Drug Problem – A Dire Urgency for Action

Editorial

Mauritius learned with horror about the death of a young woman police officer, Dimple Raghoo, at Mahebourg during a control delivery operation mounted by the Anti-Drug and Smuggling Unit (ADSU) last Tuesday. Police deaths occurring in the performance of duty against suspected criminals are fortunately quite rare, but the death of WPC Raghoo in violent circumstances, pictures and a video recording of which have been circulated on social media have shocked the nation. Questions are being asked anew about the political will and institutional capacity to fight drug trafficking in the country despite the severe observations and (over 400) recommendations made by the Lam Shang Leen Drug Commission almost two years back.

It would be recalled that following the publication of the report of the Lam Shang Leen Commission of Inquiry a Task Force had been set up under the chairmanship of the Director General of the ICAC, to coordinate the implementation, by the relevant investigative agencies, of the recommendations contained in the report. In his reply to the PNQ put by the then Leader of the Opposition Xavier Duval in October 2018, the former Minister Mentor Sir Anerood Jugnauth had stated that out of 87 recommendations concerning prisons made by the Commission of Inquiry, 32 measures had already been implemented and 22 other measures were in the process of being implemented. We have not since heard much from that Task Force following the ignominious departure of certain politicians and others in proximity to the Government allegedly connected with some drug traffickers, who would also have financed past electoral campaigns.

In the meantime, the almost daily media reports of drug seizures and arrests of traffickers indicate a rise in the proliferation of synthetic drugs. In fact, the number of people arrested in relation to synthetic drugs has doubled every year, and a significant increase of in-patient cases of drug abuse has been recorded at public health institutions, with the figures showing 44% of drug abuse cases related to new psychoactive substances. The ENACT Organised Crime Index for Africa at one time ranked Mauritius number one in the synthetic drug trade in the Southern African Development Community (SADC) region and in the top 10 on the continent.

Richard Chelin, Researcher, ENACT project, ISS, in a report on the drug situation here quotes former Attorney-General and justice minister Rama Valayden as stating that ‘there is no way to win the fight against synthetic drugs, since drug producers were replacing compounds in the drug faster than law enforcement could detect them’. Chelin notes in his report that despite the best efforts of the police, the low price and availability of the ingredients coupled with greater reach to buyers through advanced technology enable traffickers to remain a step ahead of law enforcement. ‘Unless this pattern changes, traffickers will have the upper hand and synthetic drugs could become much more prevalent on the island.’ This is indeed what seems to be happening.

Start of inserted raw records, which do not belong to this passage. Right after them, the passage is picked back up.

This is an optimization exercise on Yosys and OpenROAD, whose aim is small area, not a production implementation. Where RTL was checked, it was by simulation tests only, not by an equivalence proof against the original. No activity file was given, so power comes from the tool's default toggle rates.

// ex_stage
module ex_stage
#(
    parameter int XLEN = ex_stage_pkg::XLEN_DEF
) (
    input  logic            clk,
    input  logic            reset,
    input  logic [XLEN-1:0] pc_ex,
    input  logic [XLEN-1:0] rdata1_ex,
    input  logic [XLEN-1:0] rdata2_ex,
    input  logic [XLEN-1:0] imm_ex,
    input  logic [4:0]      rs1_ex,
    input  logic [4:0]      rs2_ex,
    input  logic [4:0]      rd_ex,
    input  logic [3:0]      funct_ex,
    input  logic [1:0]      aluop_ex,
    input  logic            alusrc_ex,
    input  logic            mul_ex,
    input  logic            branch_ex,
    input  logic            memread_ex,
    input  logic            memtoreg_ex,
    input  logic            memwrite_ex,
    input  logic            regwrite_ex,
    input  logic [4:0]      memwb_rd,
    input  logic            memwb_regwrite,
    input  logic [XLEN-1:0] memwb_wdata,
    input  logic            ex_flush,
    output logic [XLEN-1:0] mem_branch_tgt,
    output logic [XLEN-1:0] mem_alu_result,
    output logic [XLEN-1:0] mem_store_data,
    output logic            mem_zero,
    output logic [4:0]      mem_rd,
    output logic            mem_branch,
    output logic            mem_memread,
    output logic            mem_memtoreg,
    output logic            mem_memwrite,
    output logic            mem_regwrite,
    output logic            ex_stall
);
Size: ~2,200 cells after synthesis, about 210 flip-flops, ~560 I/O pins, about 19,000 um2 of cells after synthesis.
Settings: LEC_CHECK=0, CAP_MARGIN=5, CORE_MARGIN=2, CORE_UTILIZATION=50, CTS_BUF_LIST=sky130_fd_sc_hd__clkbuf_8, GPL_TIMING_DRIVEN=0, SETUP_SLACK_MARGIN=0.2, SLEW_MARGIN=5; clock period 9.0 ns.
standard.sh (not shown) runs the stock make flow with config.mk's settings and CLKGATE_MAP_FILE= SYNTH_SCRIPT=/design/flow/synth_recipe.tcl, a recipe that flattens the netlist after the stock synthesis.
==> flow/flow/run.sh <==
#!/bin/bash
# The standard layout (standard.sh) with these changes:
#  - synthesis maps the logic with an area-oriented ABC script that then buffers high-fanout
#    nets and sizes gates itself (flow/area.abc); the shifter
#    (ex_stage_shl) and forwarding (ex_stage_fwd) modules are kept apart until after mapping
#    and mapped with flow/shifter.abc (ABC's amap), then flattened like the rest;
#  - every port still gets a buffer, made from the smallest buffer cell (buf_1);
#  - clock tree synthesis uses clkbuf_8 with clusters of up to 14 sinks and adds no dummy loads.
set -euo pipefail
HERE=$(pwd)
cat flow/abc_override.tcl synth_recipe.tcl > my_synth.tcl
sed "s#SYNTH_SCRIPT=[^ ]*#SYNTH_SCRIPT=$HERE/my_synth.tcl#" standard.sh > my_standard.sh
export MY_ABC_SCRIPT=$HERE/flow/area.abc
export MY_ABC_SHL_SCRIPT=$HERE/flow/shifter.abc
export MY_AMAP_MODULES="ex_stage_shl ex_stage_fwd"
export SYNTH_KEEP_MODULES="ex_stage_shl ex_stage_fwd"
export BUFFER_PORTS_ARGS="-buffer_cell sky130_fd_sc_hd__buf_1"
export CTS_ARGS="-sink_clustering_enable -repair_clock_nets -buf_list sky130_fd_sc_hd__clkbuf_8 -dont_use_dummy_load -sink_clustering_size 14 -sink_clustering_max_diameter 70"
bash my_standard.sh > flow.log 2>&1
==> flow/flow/abc_override.tcl <==
# Map with flow/area.abc instead of ORFS's ABC script; the modules named in MY_AMAP_MODULES
# (kept apart until after mapping) are mapped on their own with flow/shifter.abc (ABC's amap).
# Everything else is the standard flow's synthesis.
proc abc {args} {
  set i [lsearch $args -script]
  set main_args [lreplace $args [expr {$i+1}] [expr {$i+1}] $::env(MY_ABC_SCRIPT)]
  set amap_args [lreplace $args [expr {$i+1}] [expr {$i+1}] $::env(MY_ABC_SHL_SCRIPT)]
  set sel {}
  foreach m $::env(MY_AMAP_MODULES) { lappend sel "*$m*" }
  yosys abc {*}$amap_args {*}$sel
  yosys abc {*}$main_args {*}$sel %n
}
==> flow/flow/area.abc <==
&get -n
&st
&dch
&nf -R 30
&put
buffer -c -N 32
topo
stime -c
upsize -c
dnsize -c
==> flow/flow/shifter.abc <==
strash
dch
amap
topo
stime -c
Next try:
--- a/flow/design.v
+++ b/flow/design.v
@@ -188,23 +188,23 @@
     ex_stage_add #(.W(XLEN)) u_add (
         .a(w_fwd_a), .b(w_y ^ {XLEN{u_sub}}), .ci(u_sub),
         .s(w_sum), .p(w_p), .g(w_g), .co(w_co), .c_msb(w_cm)
     );
     assign w_ltu = !w_co;
     assign w_lt  = w_p[XLEN-1] ? w_ltu : w_fwd_a[XLEN-1];
     always_comb begin
         w_res = ({XLEN{s_sum}} & w_sum) | ({XLEN{s_dbl}} & {w_sum[XLEN-2:0], 1'b0}) |
                 ({XLEN{s_p}} & w_p) | ({XLEN{s_g}} & w_g) | w_sh;
         w_res[0] = w_res[0] | (s_slt && w_lt) | (s_sltu && w_ltu);
     end
-    localparam int TGT_RC = 8;
+    localparam int TGT_RC = 12;
     logic [XLEN-1:0] w_tgt;
     logic            w_tgt_c;
     always_comb begin
         w_tgt_c = 1'b0;
         for (int i = 1; i <= TGT_RC; i++) begin
             w_tgt[i] = pc_ex[i] ^ imm_ex[i-1] ^ w_tgt_c;
             w_tgt_c  = (pc_ex[i] & imm_ex[i-1]) | (pc_ex[i] & w_tgt_c) | (imm_ex[i-1] & w_tgt_c);
         end
     end
     logic            w_tgt_co, w_tgt_cm;
     logic [XLEN-2-TGT_RC:0] w_tgt_p, w_tgt_g;
With this change the flow finished but fails on negative setup slack.
Design area rises by about 1.6%.
Worst setup slack loses 450 ps.
Via count barely changes.
Synthesized area falls by 0.39%.
Maximum frequency falls by 5.0%.
Worst hold slack is about the same.
Clock skew rises by 9.1 ps.
Total power rises by 0.68%.
Routed wire length rises by 1.1%.
The RTL of the second run of this note was laid out without a check of its function.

The catastrophic consequences on society of proliferating drugs are all too well known. The costs at the level of individual lives and families are incalculable. Common sense is that, unless strong affirmative actions are taken, the situation is bound to deteriorate and drugs would proliferate even more than what is the situation today. Moreover, repression comes at a very heavy cost to the state exchequer, and does not always meet the expectations of society, thus the rethinking being undertaken in some countries about repression and alternative measures to stem drug trafficking.

In an earlier editorial, we had quoted Alison Ritter, Professor & Specialist in Drug Policy, UNSW Australia, who concluded in an article titled ‘Our drugs policies have failed. It’s time to reinvent them based on what actually works’ that ‘there is only one way to make better decisions about illicit drugs and so save lives and money: we need to change the way drugs policies are made. The alternative is to remain stuck in the same futile cycle… We can do much better. We have decades of research that tells us what works and why. In Australia, there are about 100,000 arrests every year for drug use – not for drug supply, but for drug use. This represents an enormous cost, both economically and socially. International evidence shows that the decriminalisation of personal drug use reduces the cost to society and to individuals, and does not significantly increase drug use.

We may also take the cue from Uruguay and Portugal, or the several states in the US that have implemented successful projects using cannabis with all the safeguards, regulatory structures and within legal parameters. These countries have come to terms with the evidence that repression is not working and have adopted the alternative approach of decriminalization and legalization.

As concluded by Alison Ritter, we should ‘stop doing things that simply don’t work, no matter how sensible they might seem. Current drug policy is rarely driven by evidence. Instead, it is driven by perceptions of what the public wants, fuelled by shock jocks and other outspoken media voices. All too often, this reflects responses to single events and tragedies, not patterns and outcomes established over years or decades of methodical research.’

This is a matter of urgency, for the current situation shows that the existing system of control over the drug business has been completely perverted by the drug industry to its benefit. If we keep relying on it, there will be more of the same and society will have to pay an even heavier price in days to come. Will national authorities play ostrich, or will they dare to act? After all, that’s what they have been elected for.